RECORDS TO USE below:

<file path="config.mk">
export PLATFORM = sky130hd
export DESIGN_NAME = pipeline_ctrl
export DESIGN_NICKNAME = d
export VERILOG_FILES = /design/src/rtl/pipeline_ctrl_pkg.sv /design/src/rtl/pipeline_ctrl_hazard_detect.sv /design/src/rtl/pipeline_ctrl.sv
export SDC_FILE = /design/constraint.sdc
export NUM_CORES = 1
export LEC_CHECK = 0
export CAP_MARGIN = 20
export CELL_PAD_IN_SITES_DETAIL_PLACEMENT = 0
export CELL_PAD_IN_SITES_GLOBAL_PLACEMENT = 1
export CORE_MARGIN = 1
export CORE_UTILIZATION = 33
export DETAILED_ROUTE_END_ITERATION = 16
export HOLD_SLACK_MARGIN = 0.08
export PLACE_DENSITY = 0.83
export SLEW_MARGIN = 15
export SYNTH_ARGS = -nofsm -noshare
export SYNTH_HDL_FRONTEND = slang
export SYNTH_HIERARCHICAL = 1
export SYNTH_SLANG_ARGS = --single-unit
</file>
<file path="constraint.sdc">
create_clock -name clk -period 2.62 [get_ports clk]
set_input_delay 0.524 -clock clk [delete_from_list [all_inputs] [get_ports clk]]
set_output_delay 0.524 -clock clk [all_outputs]
set_load 0.02 [all_outputs]
</file>
<file path="src/rtl/pipeline_ctrl_pkg.sv">
// -----------------------------------------------------------------------------
// pipeline_ctrl_pkg
// Shared definitions for the 5-stage pipeline sequencer: sequencer state
// encodings, register-address width and the default drain timeout.
// -----------------------------------------------------------------------------
package pipeline_ctrl_pkg;

  localparam int REG_ADDR_WIDTH    = 5;
  localparam int DRAIN_MAX_DEFAULT = 7;

  typedef enum logic [2:0] {
    PCTRL_IDLE   = 3'd0,
    PCTRL_RUN    = 3'd1,
    PCTRL_STEP   = 3'd2,
    PCTRL_DRAIN  = 3'd3,
    PCTRL_HALTED = 3'd4
  } pctrl_state_e;

endpackage

</file>
<file path="src/rtl/pipeline_ctrl_hazard_detect.sv">
// -----------------------------------------------------------------------------
// hazard_detect
// Purely combinational load-use compare between the load in EX and the
// source registers of the instruction in ID.
//   ex_mem_read  in  load in EX (mem_read_out of ID/EX)
//   ex_rt        in  destination of that load (rt_out of ID/EX)
//   id_rs/id_rt  in  source registers of the instruction in ID
//   id_uses_rt   in  ID instruction actually reads rt
//   load_use     out one-cycle stall required
// -----------------------------------------------------------------------------
module hazard_detect
  import pipeline_ctrl_pkg::*;
(
  input  logic                      ex_mem_read,
  input  logic [REG_ADDR_WIDTH-1:0] ex_rt,
  input  logic [REG_ADDR_WIDTH-1:0] id_rs,
  input  logic [REG_ADDR_WIDTH-1:0] id_rt,
  input  logic                      id_uses_rt,
  output logic                      load_use
);

  // A load into $zero never produces a value, so it cannot create a hazard.
  always_comb begin
    load_use = ex_mem_read && (ex_rt != '0) &&
               ((ex_rt == id_rs) || (id_uses_rt && (ex_rt == id_rt)));
  end

endmodule

</file>
<file path="src/rtl/pipeline_ctrl.sv">
// -----------------------------------------------------------------------------
// pipeline_ctrl
// Central sequencer of the 5-stage MIPS pipeline. Owns run/step/halt state,
// drives PC and IF/ID enables, IF/ID and ID/EX flushes, inserts load-use
// bubbles, applies mispredict flushes and drains the pipe on HALT.
// ID/EX has no enable, so every bubble goes through id_ex_flush.
//   clk, reset          clock, synchronous active-high reset
//   start, step_mode    debug-unit launch (step_mode sampled with start)
//   id_rs/id_rt/id_uses_rt/id_is_halt   decode info of the ID instruction
//   ex_mem_read, ex_rt  load info of the EX instruction
//   mispredict          branch resolution disagrees with fetch path
//   wb_is_halt          HALT has reached WB
//   pc_write, if_id_write, if_id_flush, id_ex_flush   pipeline controls
//   halted, drain_err   status (drain_err is sticky until reset)
//   cycle_count, stall_count   wrapping performance counters
// -----------------------------------------------------------------------------
module pipeline_ctrl
  import pipeline_ctrl_pkg::*;
#(
  parameter int CNT_W     = 32,
  parameter int DRAIN_MAX = DRAIN_MAX_DEFAULT
) (
  input  logic                      clk,
  input  logic                      reset,
  input  logic                      start,
  input  logic                      step_mode,
  input  logic [REG_ADDR_WIDTH-1:0] id_rs,
  input  logic [REG_ADDR_WIDTH-1:0] id_rt,
  input  logic                      id_uses_rt,
  input  logic                      id_is_halt,
  input  logic                      ex_mem_read,
  input  logic [REG_ADDR_WIDTH-1:0] ex_rt,
  input  logic                      mispredict,
  input  logic                      wb_is_halt,
  output logic                      pc_write,
  output logic                      if_id_write,
  output logic                      if_id_flush,
  output logic                      id_ex_flush,
  output logic                      halted,
  output logic                      drain_err,
  output logic [CNT_W-1:0]          cycle_count,
  output logic [CNT_W-1:0]          stall_count
);

  localparam int DCNT_W = $clog2(DRAIN_MAX + 1);
  // Value of the drain counter during the last permitted DRAIN cycle.
  localparam logic [DCNT_W-1:0] DRAIN_LAST = DCNT_W'(DRAIN_MAX - 1);

  pctrl_state_e      state_q, state_d;
  logic [DCNT_W-1:0] drain_cnt_q, drain_cnt_d;
  logic              drain_err_q, drain_err_d;
  logic [CNT_W-1:0]  cycle_cnt_q, cycle_cnt_d;
  logic [CNT_W-1:0]  stall_cnt_q, stall_cnt_d;
  logic              load_use;

  hazard_detect u_hazard (
    .ex_mem_read (ex_mem_read),
    .ex_rt       (ex_rt),
    .id_rs       (id_rs),
    .id_rt       (id_rt),
    .id_uses_rt  (id_uses_rt),
    .load_use    (load_use)
  );

  // NOTE: reset is sampled only on the clock edge, and all state uses
  // non-blocking assignments so every flop sees pre-edge values.
  always_ff @(posedge clk) begin
    if (reset) begin
      state_q     <= PCTRL_IDLE;
      drain_cnt_q <= '0;
      drain_err_q <= 1'b0;
      cycle_cnt_q <= '0;
      stall_cnt_q <= '0;
    end else begin
      state_q     <= state_d;
      drain_cnt_q <= drain_cnt_d;
      drain_err_q <= drain_err_d;
      cycle_cnt_q <= cycle_cnt_d;
      stall_cnt_q <= stall_cnt_d;
    end
  end

  // NOTE: every signal written here gets a default first, so no path can
  // leave one unassigned and infer a latch.
  always_comb begin
    state_d     = state_q;
    drain_cnt_d = '0;  // only accumulates while in DRAIN
    drain_err_d = drain_err_q;
    cycle_cnt_d = cycle_cnt_q;
    stall_cnt_d = stall_cnt_q;
    // Safe "pipeline frozen" controls: nothing advances, EX gets a bubble.
    pc_write    = 1'b0;
    if_id_write = 1'b0;
    if_id_flush = 1'b0;
    id_ex_flush = 1'b1;

    unique case (state_q)
      PCTRL_IDLE: begin
        if (start) state_d = step_mode ? PCTRL_STEP : PCTRL_RUN;
      end

      PCTRL_RUN, PCTRL_STEP: begin
        cycle_cnt_d = cycle_cnt_q + 1'b1;
        // A single step is spent whatever this cycle does, unless HALT
        // is accepted below and the pipe has to drain.
        if (state_q == PCTRL_STEP) state_d = PCTRL_IDLE;

        if (mispredict) begin
          // Redirect fetch and squash both wrong-path instructions; a HALT
          // sitting in ID is on the wrong path and is dropped.
          pc_write    = 1'b1;
          if_id_write = 1'b1;
          if_id_flush = 1'b1;
          id_ex_flush = 1'b1;
        end else if (load_use) begin
          stall_cnt_d = stall_cnt_q + 1'b1;
        end else if (id_is_halt) begin
          // Let HALT itself move into EX, stop fetching behind it.
          if_id_flush = 1'b1;
          id_ex_flush = 1'b0;
          state_d     = PCTRL_DRAIN;
        end else begin
          pc_write    = 1'b1;
          if_id_write = 1'b1;
          id_ex_flush = 1'b0;
        end
      end

      PCTRL_DRAIN: begin
        cycle_cnt_d = cycle_cnt_q + 1'b1;
        if (wb_is_halt) begin
          state_d = PCTRL_HALTED;
        end else if (drain_cnt_q == DRAIN_LAST) begin
          drain_err_d = 1'b1;
          state_d     = PCTRL_HALTED;
        end else begin
          drain_cnt_d = drain_cnt_q + 1'b1;
        end
      end

      PCTRL_HALTED: begin
        // Terminal until reset.
      end

      default: state_d = PCTRL_IDLE;
    endcase
  end

  assign halted      = (state_q == PCTRL_HALTED);
  assign drain_err   = drain_err_q;
  assign cycle_count = cycle_cnt_q;
  assign stall_count = stall_cnt_q;

endmodule

</file>
---- Word-level counts from Yosys, hierarchy flattened ----
Index checks and enable logic that the tools add are counted.
operators by class
  eq/ne operators ......................... 9
  bitwise logic cells ..................... 4
  reduce and logical (&&, ||, !) cells .... 12
  mux-type cells .......................... 20
  add/sub/neg operators ................... 3
operators by type and width
  cell                   number
  $add 32x1->32 const B  2
  $mux 3                 7
  $pmux 3 s4             1
  $mux 1                 11
  $eq 5x5->1             2
  $reduce_and 3->1       3
  $eq 3x2->1 const B     2
  $eq 3x3->1 const B     2
  $reduce_bool 5->1      1
  $not 1->1              4
  $reduce_or 4->1        1
  $add 3x1->3 const B    1
  $eq 3x1->1 const B     1
  $logic_and 1x1->1      3
  $logic_not 3->1        1
  $ne 3x3->1 const B     1
  $reduce_or 3->1        1
  $mux 2                 1
  $ne 2x2->1 const B     1
  $reduce_or 2->1        1
  $logic_or 1x1->1       1
storage, ports and cells
  word-level logic and storage cells ...... 53
  register bits ........................... 71
  input port bits ......................... 24
  output and inout port bits .............. 70

---- Depth between registers and ports, before layout ----
Gate-level depths: netlist (run 1).
  word-level depth ........................ 7
  gate-level depth with buffers ........... 9
  mapped depth without buffers ............ 8

---- By module ----
Netlist (run 1), hierarchy kept.
by module, submodules not included
  module         cells an instance  area each (sq um)  instances
  pipeline_ctrl  422                3559.7             1
  hazard_detect  17                 132.6              1

---- Worst setup path after synthesis (run 1) ----
OpenSTA, ideal clock, no wires.
  path type ............................... input -> register
  start point ............................. input port ex_rt[3]
  end point ............................... register stall_cnt_q[27], in the netlist stall_count[27]
  setup slack ............................. -161 ps
  data arrival time ....................... 2660 ps
  setup time .............................. 121 ps
  stages on the path ...................... 8
  data required time ...................... 2499 ps
  cell sequence ........................... xor2_1 nor4_2 nand3_1 a21oi_1 nor3b_1 nand4_1 nor4_1 mux2_2
between the ends
  longest elaborated chain between the ends .. 5
  elaborated cells between the ends (all ways) .. 8
  classes of those cells .................. 2 x eq/ne; 6 x reduce/logical
ends and longest elaborated chain
  element                         line                               source
  from (decl)                     pipeline_ctrl.sv:32                input logic [REG_ADDR_WIDTH-1:0] ex_rt,
  $eq 5x5->1                      pipeline_ctrl_hazard_detect.sv:25  ((ex_rt == id_rs) || (id_uses_rt && (ex_rt == id_rt)));
  $logic_and 1x1->1               pipeline_ctrl_hazard_detect.sv:25
  $logic_or 1x1->1                pipeline_ctrl_hazard_detect.sv:25
  $logic_and 1x1->1 (*)           pipeline_ctrl_hazard_detect.sv:24  load_use = ex_mem_read && (ex_rt != '0) &&
  via load_use                    pipeline_ctrl.sv:54                logic load_use;
  $reduce_and 3->1 (no line) (*)  -
  to (signal assigned)            pipeline_ctrl.sv:79                stall_cnt_q <= stall_cnt_d;
  to (decl)                       pipeline_ctrl.sv:53                logic [CNT_W-1:0] stall_cnt_q, stall_cnt_d;
The timed path passes the listed nets; every way through them passes the cells marked *.
A chain may end at the register's enable or synchronous reset.

---- Final worst setup path (run 1) ----
  start point ............................. register state_q[2]
  end point ............................... output port halted
between the ends
  longest elaborated chain between the ends .. 1
ends and longest elaborated chain
  element                 line                  source
  from (decl)             pipeline_ctrl.sv:49   pctrl_state_e state_q, state_d;
  from (signal assigned)  pipeline_ctrl.sv:75   state_q <= state_d;
  $eq 3x3->1              pipeline_ctrl.sv:149  assign halted = (state_q == PCTRL_HALTED);
  to (decl)               pipeline_ctrl.sv:39   output logic halted,
No other way between the ends.

==> results.sh, run 1 <==
export IMPL_pin_count=94
export IMPL_routabilityCongestion=0.783
export IMPL_antenna_cells=0
export IMPL_synth_top_family_by_area="simple AND/OR/NAND/NOR gates"
export IMPL_grt_max_degree=49
export IMPL_die_y_um=108
export IMPL_clkTransAtPathRegs_ns=0.07
export IMPL_max_freq_ghz=0.400
export IMPL_vias_per_cell=5.40
export IMPL_htreeDepth=3
export IMPL_synth_warnings=6
export IMPL_die_x_um=108
export IMPL_hold_violations=0
export IMPL_place_ws_ns=-0.676
export IMPL_track_usage=0.176
export IMPL_fillers=1062
export IMPL_layout_commonest_cell="clkdlybuf4s50_1"
export IMPL_start_util=0.339
export IMPL_grt_pass1_vias=3440
export IMPL_power_w=0.00210
export IMPL_required_ns=2.10
export IMPL_clockRootBuffer="clkbuf_8"
export IMPL_relSlewSlack=0.621
export IMPL_overflow=0
export IMPL_period_minus_slack_ns=2.50
export IMPL_synth_seq_cells=71
export IMPL_maxCapViolCount=0
export IMPL_fin_crit_sh=0.953
export IMPL_finalSetupViolations=0
export IMPL_ys_seq_area_frac=0.385
export IMPL_syn_area_sq_um=3690
export IMPL_arrival_ns=1.97
export IMPL_drv_slew=0
export IMPL_crit_path_max_fanout=9
export IMPL_drive_above_1_share=0.146
export IMPL_routedWlPerCell_um=14.4
export IMPL_clock_sinks=71
export IMPL_power_density_nw_per_um2=408
export IMPL_design_die_area_sq_um=11600
export IMPL_syn_area_per_cell_sq_um=8.41
export IMPL_portBuffers=93
export IMPL_hold_path_class="flip-flop to flip-flop"
export IMPL_yosys_area_share_simple=0.312
export IMPL_cp_start_kind="flip-flop"
export IMPL_core_area_sq_um=10900
export IMPL_dpl_cell_area_sq_um=4780
export IMPL_grt_pass1_wl_mm=16.3
export IMPL_peakVddDrop_mv=0.198
export IMPL_antenna_found_initial=0
export IMPL_design_area_sq_um=5140
export IMPL_synth_area_mux_share=0.0363
export IMPL_place_hpwl_mm=6.76
export IMPL_synth_xor_xnor_area_share=0.0685
export IMPL_nNetsFinal=565
export IMPL_first_iter_violations=187
export IMPL_synth_compound_area_share=0.140
export IMPL_dr_pass1_iters=4
export IMPL_fin_tns_setup_ns=0
export IMPL_cts_tree="built"
export IMPL_power_leakage_nw=1.79
export IMPL_dp_cells=660
export IMPL_drc_errors=0
export IMPL_ant_nets=0
export IMPL_synth_net_count=467
export IMPL_syn_instance_count=439
export IMPL_synth_adder_area_share=0.0136
export IMPL_std_cell_rows=38
export IMPL_cts_buffers=9
export IMPL_hold_path_depth=1
export IMPL_finalClockSkew_ns=0.00538
export IMPL_setup_ws_ns=0.123
export IMPL_final_cell_count_no_fill=680
export IMPL_wirelength_mm=9.80
export IMPL_tightestPinTransition_ns=0.554
export IMPL_final_cell_mix="clkdlybuf4s50_1, dfxtp_1, a21oi_1"
export IMPL_clock_latency_ns=0.35
export IMPL_status="finished clean"
export IMPL_cp_end_kind="primary output"
export IMPL_vias=3670
export IMPL_area_growth_pct=39.1
export IMPL_critPathKind="flip-flop to primary output"
export IMPL_clock_path_buffers=2
export IMPL_synth_cell_types=43
export IMPL_r2r_cells=4
export IMPL_grt_setup_unrepaired="no"
[kinds of logic (layout without fill, tap and decap cells)]
family / after synthesis / in the layout
muxes: 12 / 12
adders and majority gates: 4 / 4
AOI/OAI and AO/OA: 86 / 86
xor gates and xnor gates: 28 / 28
buffers and inverters: 36 / 137
DFF: 71 / 71
and+or+nand+nor: 202 / 202
[state kept, by name, summed over array words and instances, names as in the netlist]
name / cells
drain_cnt_q: 3
stall_count: 32
drain_err: 1
cycle_count: 32
state_q: 3
[worst max-delay path: stages (launching register included)]
cell,delay [ns]
dfxtp_2,0.44
inv_1,0.12
or3_1,0.41
inv_1,0.07
clkdlybuf4s50_1,0.59
[cell usage after synthesis (all sizes together)]
cell type	instances	area (sq um)
and4b	2	20.0
nand2	26	97.6
o21a	1	7.51
a32oi	1	8.76
nand3	20	100
o31ai	20	150
xor2	16	148
buf	9	65.1
mux2i	1	10.0
xnor2	12	105
a2111oi	1	8.76
inv	10	37.5
a21oi	40	200
and2	6	37.5
a31oi	1	6.26
nor2b	12	75.1
mux2	11	124
nor2	35	131
nor3b	1	7.51
or2	1	6.26
o21bai	2	26.3
nor4bb	1	10.0
o21ai	18	90.1
ha	4	50.1
and3	8	50.1
clkbuf	17	63.8
dfxtp	71	1420
nor3	11	55.1
o21ba	1	10.0
and4	10	87.6
or4	23	176
o2bb2ai	1	8.76
or3	16	100
nand4	23	144
nand4b	1	8.76
nor4	6	43.8
[metal layers]
metal  track usage  vias up  wire length [um]
met2         0.296       96              4730
met4        0.0558        0                82
met3        0.0527        8               538
met1         0.212     1747              4450
li1              -     1819                 -
met5             0        -                 0
[power breakdown]
part	total, W	switching [W]	internal (W)
Clock	0.000783	0.000398	0.000385
Combinational	0.000204	0.000112	0.0000920
Sequential	0.00111	0.0000211	0.00109
[stage by stage]
step / utilization / hold slack [ns]
finish: 0.472 / 0.459
global route: 0.472 / 0.476
CTS: 0.461 / 0.457
detailed placement: 0.439 / 0.448
global placement: 0.439 / 0.426
floorplan: - / 0.417
[worst paths after layout]
path | from | to | slack, ns
worst max-delay path | state_q[2] | halted | 0.12
worst min register to register | drain_cnt_q[0] | drain_cnt_q[0] | 0.46
worst max register to register | state_q[1] | cycle_count[31] | 0.37
worst min-delay path | drain_cnt_q[0] | drain_cnt_q[0] | 0.46
[repair_timing]
| item | CTS | global route |
|---|---|---|
| hold buffers | 0 | 0 |
| pin swaps | 6 | 15 |
| buffers inserted | 4 | 2 |
| endpoints found under the setup margin | 27 | 28 |
| gates resized for setup | 37 | 32 |
[area by class of cell]
class / instances / area [sq um] / area share
multi-input cells: 332 / 2270 / 0.442
well taps: 140 / 175 / 0.0341
inverters: 10 / 37.5 / 0.00731
clock buffers: 13 / 159 / 0.0309
flip-flops and latches: 71 / 1420 / 0.277
clock inverters: 1 / 5.00 / 0.000974
repair buffers: 113 / 1070 / 0.208
No activity file was read; power rests on OpenSTA's default activity.
==> run 2, diff against run 1 <==
Settings changed: SLEW_MARGIN 15 to 25.
==> results of run 2 <==
Final layout, timing and power as in run 1 (identical DEF).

End of RECORDS TO USE.

**PROBLEM TO WORK ON**
Return all lines of the data in which the string "logical" appears.

**ANSWER TO THIS TASK**
  reduce and logical (&&, ||, !) cells .... 12
  classes of those cells .................. 2 x eq/ne; 6 x reduce/logical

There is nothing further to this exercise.